§ Task to complete: When the line with "Rx/Tx rate-change stages." is reached, include it and stop; before that, copy each line of the listing exactly from the first.

§ Information shown:

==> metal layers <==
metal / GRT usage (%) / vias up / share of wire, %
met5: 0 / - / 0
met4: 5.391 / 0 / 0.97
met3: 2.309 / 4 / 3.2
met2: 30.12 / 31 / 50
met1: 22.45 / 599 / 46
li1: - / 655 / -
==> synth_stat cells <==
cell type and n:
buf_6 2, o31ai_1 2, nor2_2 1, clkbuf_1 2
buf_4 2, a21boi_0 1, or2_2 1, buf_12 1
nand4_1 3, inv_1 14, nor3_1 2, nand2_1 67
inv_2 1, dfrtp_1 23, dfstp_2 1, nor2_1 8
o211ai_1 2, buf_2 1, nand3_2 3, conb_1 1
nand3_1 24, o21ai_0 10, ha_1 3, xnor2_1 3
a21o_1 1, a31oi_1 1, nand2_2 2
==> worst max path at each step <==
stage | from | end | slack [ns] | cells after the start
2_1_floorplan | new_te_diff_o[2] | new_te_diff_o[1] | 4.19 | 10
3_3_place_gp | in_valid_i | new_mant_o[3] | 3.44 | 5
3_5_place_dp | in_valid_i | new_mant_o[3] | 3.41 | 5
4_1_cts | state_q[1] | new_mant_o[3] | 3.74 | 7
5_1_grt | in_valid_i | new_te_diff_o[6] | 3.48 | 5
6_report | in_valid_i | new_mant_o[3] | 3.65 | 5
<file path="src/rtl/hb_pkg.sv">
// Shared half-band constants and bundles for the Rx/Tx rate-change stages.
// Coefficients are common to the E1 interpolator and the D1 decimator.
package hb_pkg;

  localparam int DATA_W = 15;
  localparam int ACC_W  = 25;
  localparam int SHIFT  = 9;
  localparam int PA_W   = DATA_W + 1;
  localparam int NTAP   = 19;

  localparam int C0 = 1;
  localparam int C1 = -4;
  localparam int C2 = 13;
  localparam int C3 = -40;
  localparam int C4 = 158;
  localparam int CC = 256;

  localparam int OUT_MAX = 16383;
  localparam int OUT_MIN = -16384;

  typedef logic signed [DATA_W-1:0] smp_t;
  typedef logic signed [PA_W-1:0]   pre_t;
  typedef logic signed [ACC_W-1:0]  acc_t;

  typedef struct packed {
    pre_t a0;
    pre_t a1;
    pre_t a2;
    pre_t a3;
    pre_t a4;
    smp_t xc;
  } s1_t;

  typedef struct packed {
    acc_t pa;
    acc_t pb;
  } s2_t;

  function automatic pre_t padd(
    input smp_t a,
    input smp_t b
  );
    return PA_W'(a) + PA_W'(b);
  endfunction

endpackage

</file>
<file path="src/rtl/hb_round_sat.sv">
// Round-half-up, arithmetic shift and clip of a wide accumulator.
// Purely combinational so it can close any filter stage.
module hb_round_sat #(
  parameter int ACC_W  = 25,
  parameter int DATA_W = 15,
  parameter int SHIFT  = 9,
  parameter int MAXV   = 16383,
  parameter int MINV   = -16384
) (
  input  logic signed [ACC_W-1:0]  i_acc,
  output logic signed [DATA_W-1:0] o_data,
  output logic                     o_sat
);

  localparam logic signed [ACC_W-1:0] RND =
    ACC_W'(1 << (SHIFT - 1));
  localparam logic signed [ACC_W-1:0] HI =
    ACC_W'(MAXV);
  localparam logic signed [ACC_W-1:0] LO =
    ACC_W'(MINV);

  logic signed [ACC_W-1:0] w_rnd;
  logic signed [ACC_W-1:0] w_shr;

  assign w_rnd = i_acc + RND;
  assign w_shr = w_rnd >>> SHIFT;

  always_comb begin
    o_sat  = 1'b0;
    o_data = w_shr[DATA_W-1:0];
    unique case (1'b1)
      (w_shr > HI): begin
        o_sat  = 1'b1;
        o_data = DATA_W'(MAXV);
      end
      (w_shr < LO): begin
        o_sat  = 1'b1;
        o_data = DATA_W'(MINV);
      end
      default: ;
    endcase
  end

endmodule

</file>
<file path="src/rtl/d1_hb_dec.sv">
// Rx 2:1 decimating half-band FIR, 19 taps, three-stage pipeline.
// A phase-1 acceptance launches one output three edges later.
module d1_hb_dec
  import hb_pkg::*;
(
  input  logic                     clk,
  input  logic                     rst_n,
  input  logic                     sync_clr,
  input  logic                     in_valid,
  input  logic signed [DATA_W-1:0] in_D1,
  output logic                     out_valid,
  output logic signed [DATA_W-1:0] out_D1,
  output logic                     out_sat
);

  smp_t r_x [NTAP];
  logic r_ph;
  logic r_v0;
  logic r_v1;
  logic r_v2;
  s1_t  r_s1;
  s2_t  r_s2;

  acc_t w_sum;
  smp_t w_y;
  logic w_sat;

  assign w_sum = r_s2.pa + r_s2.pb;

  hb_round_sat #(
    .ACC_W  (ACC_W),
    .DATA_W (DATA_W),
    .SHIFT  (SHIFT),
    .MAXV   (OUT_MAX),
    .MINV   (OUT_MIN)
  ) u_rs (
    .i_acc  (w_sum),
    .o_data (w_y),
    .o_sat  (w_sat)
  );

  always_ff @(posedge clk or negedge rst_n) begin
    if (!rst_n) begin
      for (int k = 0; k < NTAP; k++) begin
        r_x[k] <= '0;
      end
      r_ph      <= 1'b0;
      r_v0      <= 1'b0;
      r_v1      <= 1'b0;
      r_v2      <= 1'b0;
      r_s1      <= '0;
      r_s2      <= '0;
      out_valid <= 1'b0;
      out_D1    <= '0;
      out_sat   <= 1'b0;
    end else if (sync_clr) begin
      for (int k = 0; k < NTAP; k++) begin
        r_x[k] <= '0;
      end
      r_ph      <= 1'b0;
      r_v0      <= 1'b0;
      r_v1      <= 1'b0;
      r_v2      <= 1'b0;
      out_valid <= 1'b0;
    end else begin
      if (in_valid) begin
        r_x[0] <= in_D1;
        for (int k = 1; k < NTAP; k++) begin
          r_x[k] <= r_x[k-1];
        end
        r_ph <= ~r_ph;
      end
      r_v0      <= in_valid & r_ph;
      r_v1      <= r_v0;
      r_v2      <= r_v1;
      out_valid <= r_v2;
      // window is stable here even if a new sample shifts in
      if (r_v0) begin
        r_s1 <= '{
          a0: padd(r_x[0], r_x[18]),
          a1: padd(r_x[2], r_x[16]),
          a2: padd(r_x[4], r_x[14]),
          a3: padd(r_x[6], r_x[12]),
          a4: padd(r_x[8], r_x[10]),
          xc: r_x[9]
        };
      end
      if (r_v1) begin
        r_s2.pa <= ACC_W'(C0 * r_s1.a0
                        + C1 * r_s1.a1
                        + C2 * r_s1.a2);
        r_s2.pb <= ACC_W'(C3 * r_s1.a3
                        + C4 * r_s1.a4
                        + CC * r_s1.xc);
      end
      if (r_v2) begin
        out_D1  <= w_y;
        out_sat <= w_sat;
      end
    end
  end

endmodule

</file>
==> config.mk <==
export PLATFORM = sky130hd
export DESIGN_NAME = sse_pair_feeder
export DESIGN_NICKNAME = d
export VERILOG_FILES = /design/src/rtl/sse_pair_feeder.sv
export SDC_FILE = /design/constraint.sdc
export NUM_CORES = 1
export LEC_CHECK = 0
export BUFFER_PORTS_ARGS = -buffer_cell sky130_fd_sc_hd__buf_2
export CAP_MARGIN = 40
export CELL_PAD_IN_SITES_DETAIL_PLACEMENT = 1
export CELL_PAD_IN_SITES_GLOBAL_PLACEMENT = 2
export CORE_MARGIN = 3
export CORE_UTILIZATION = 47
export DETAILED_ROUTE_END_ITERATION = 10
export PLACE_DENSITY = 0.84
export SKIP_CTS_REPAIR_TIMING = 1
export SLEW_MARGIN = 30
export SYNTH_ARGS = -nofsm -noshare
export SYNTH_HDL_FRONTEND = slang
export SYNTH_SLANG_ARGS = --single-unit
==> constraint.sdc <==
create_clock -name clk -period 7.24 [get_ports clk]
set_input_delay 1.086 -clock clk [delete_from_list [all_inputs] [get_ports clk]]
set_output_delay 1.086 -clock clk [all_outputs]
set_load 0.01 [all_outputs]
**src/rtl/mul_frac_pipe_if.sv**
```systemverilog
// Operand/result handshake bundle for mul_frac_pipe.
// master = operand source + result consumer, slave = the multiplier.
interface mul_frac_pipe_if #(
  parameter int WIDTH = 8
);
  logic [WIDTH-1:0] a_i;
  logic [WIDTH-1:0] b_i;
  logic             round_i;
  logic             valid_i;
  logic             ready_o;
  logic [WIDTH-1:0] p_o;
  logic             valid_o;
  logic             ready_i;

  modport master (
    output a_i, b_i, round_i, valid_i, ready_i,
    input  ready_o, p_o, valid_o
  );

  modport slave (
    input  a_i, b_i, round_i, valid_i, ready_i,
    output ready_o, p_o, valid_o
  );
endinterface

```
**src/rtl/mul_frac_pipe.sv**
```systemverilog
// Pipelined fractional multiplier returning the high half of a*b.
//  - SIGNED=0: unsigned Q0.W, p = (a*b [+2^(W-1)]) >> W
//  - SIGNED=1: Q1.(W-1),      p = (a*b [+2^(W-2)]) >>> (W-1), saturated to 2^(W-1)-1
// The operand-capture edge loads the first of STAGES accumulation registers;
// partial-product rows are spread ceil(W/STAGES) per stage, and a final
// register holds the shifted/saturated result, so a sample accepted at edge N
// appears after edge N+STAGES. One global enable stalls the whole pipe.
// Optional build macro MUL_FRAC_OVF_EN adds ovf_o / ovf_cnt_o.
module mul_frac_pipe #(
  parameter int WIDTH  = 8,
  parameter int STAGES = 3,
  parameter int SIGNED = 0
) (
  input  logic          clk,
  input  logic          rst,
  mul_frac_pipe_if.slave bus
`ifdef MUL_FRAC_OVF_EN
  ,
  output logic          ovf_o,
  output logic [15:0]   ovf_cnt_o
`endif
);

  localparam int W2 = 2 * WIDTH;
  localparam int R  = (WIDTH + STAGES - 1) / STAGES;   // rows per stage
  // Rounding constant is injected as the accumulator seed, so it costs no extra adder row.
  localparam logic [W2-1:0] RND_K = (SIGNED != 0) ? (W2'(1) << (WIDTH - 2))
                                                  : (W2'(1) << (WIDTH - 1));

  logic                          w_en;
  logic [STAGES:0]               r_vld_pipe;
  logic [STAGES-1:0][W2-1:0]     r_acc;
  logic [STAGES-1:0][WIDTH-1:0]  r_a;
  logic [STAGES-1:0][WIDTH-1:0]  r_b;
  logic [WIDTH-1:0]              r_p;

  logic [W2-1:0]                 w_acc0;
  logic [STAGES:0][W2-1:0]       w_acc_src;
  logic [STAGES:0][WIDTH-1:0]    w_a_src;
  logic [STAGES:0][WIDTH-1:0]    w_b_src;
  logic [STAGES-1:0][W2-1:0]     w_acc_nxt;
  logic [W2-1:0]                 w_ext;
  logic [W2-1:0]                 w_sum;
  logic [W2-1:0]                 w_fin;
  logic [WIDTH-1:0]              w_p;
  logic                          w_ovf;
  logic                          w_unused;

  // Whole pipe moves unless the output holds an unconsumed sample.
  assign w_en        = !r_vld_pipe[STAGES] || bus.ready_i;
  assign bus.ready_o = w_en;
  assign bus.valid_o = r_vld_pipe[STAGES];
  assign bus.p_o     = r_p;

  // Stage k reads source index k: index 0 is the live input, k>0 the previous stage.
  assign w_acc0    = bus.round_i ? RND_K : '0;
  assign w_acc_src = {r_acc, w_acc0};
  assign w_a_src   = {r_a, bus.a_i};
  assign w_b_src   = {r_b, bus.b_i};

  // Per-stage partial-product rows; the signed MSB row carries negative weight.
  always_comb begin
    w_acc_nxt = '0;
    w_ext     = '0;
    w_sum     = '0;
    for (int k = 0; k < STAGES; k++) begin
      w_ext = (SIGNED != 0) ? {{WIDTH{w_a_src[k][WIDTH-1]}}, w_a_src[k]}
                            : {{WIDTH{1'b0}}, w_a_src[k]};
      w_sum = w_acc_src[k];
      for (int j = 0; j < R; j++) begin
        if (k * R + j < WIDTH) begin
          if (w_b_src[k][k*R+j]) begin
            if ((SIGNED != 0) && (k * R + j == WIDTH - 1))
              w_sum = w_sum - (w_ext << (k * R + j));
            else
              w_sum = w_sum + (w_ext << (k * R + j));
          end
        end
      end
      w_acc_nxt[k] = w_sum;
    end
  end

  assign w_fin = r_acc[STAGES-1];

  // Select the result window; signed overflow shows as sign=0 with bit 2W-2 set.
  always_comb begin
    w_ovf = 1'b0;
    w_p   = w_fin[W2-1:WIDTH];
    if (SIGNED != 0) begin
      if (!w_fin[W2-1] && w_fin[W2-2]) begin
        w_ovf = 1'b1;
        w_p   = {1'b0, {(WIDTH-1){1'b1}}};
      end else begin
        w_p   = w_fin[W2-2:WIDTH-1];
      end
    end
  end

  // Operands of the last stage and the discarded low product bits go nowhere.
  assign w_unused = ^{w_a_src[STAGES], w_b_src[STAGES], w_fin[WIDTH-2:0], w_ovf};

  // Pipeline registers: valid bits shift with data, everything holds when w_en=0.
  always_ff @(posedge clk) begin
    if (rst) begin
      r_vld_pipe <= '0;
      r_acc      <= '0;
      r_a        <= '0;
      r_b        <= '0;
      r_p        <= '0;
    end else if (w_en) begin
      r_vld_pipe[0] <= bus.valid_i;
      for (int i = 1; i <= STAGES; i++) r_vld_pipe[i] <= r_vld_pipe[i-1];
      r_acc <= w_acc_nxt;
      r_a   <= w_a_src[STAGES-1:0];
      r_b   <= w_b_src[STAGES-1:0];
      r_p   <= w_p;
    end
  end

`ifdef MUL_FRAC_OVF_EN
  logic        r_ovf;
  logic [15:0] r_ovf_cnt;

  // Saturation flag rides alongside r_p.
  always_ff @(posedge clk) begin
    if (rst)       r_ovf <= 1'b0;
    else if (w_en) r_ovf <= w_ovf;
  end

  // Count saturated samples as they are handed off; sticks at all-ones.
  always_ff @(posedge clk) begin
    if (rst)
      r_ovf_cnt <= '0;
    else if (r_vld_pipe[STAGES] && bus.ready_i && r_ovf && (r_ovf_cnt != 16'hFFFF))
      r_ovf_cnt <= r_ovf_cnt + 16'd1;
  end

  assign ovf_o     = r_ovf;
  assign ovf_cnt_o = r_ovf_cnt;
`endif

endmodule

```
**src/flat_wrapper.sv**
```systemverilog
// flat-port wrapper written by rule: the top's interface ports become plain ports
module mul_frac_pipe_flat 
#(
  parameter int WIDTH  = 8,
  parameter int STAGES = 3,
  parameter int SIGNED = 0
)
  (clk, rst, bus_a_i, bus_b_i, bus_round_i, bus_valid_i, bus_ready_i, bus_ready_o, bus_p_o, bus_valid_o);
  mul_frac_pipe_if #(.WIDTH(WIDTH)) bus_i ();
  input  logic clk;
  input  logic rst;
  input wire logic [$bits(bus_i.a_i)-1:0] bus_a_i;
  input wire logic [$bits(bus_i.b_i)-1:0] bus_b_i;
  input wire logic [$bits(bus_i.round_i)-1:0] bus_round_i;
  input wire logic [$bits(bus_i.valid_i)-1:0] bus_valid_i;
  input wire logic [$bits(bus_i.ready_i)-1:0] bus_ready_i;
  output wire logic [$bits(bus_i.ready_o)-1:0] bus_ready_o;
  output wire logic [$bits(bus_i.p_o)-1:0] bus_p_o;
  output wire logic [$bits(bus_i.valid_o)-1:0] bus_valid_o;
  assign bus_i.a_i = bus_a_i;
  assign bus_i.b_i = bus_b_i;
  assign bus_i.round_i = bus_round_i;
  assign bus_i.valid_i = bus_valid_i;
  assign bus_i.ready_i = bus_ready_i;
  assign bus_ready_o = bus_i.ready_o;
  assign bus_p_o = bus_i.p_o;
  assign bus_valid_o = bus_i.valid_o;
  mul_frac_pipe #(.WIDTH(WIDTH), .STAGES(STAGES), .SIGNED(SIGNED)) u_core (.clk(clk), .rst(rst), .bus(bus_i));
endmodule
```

§ Solution below:
==> metal layers <==
metal / GRT usage (%) / vias up / share of wire, %
met5: 0 / - / 0
met4: 5.391 / 0 / 0.97
met3: 2.309 / 4 / 3.2
met2: 30.12 / 31 / 50
met1: 22.45 / 599 / 46
li1: - / 655 / -
==> synth_stat cells <==
cell type and n:
buf_6 2, o31ai_1 2, nor2_2 1, clkbuf_1 2
buf_4 2, a21boi_0 1, or2_2 1, buf_12 1
nand4_1 3, inv_1 14, nor3_1 2, nand2_1 67
inv_2 1, dfrtp_1 23, dfstp_2 1, nor2_1 8
o211ai_1 2, buf_2 1, nand3_2 3, conb_1 1
nand3_1 24, o21ai_0 10, ha_1 3, xnor2_1 3
a21o_1 1, a31oi_1 1, nand2_2 2
==> worst max path at each step <==
stage | from | end | slack [ns] | cells after the start
2_1_floorplan | new_te_diff_o[2] | new_te_diff_o[1] | 4.19 | 10
3_3_place_gp | in_valid_i | new_mant_o[3] | 3.44 | 5
3_5_place_dp | in_valid_i | new_mant_o[3] | 3.41 | 5
4_1_cts | state_q[1] | new_mant_o[3] | 3.74 | 7
5_1_grt | in_valid_i | new_te_diff_o[6] | 3.48 | 5
6_report | in_valid_i | new_mant_o[3] | 3.65 | 5
<file path="src/rtl/hb_pkg.sv">
// Shared half-band constants and bundles for the Rx/Tx rate-change stages.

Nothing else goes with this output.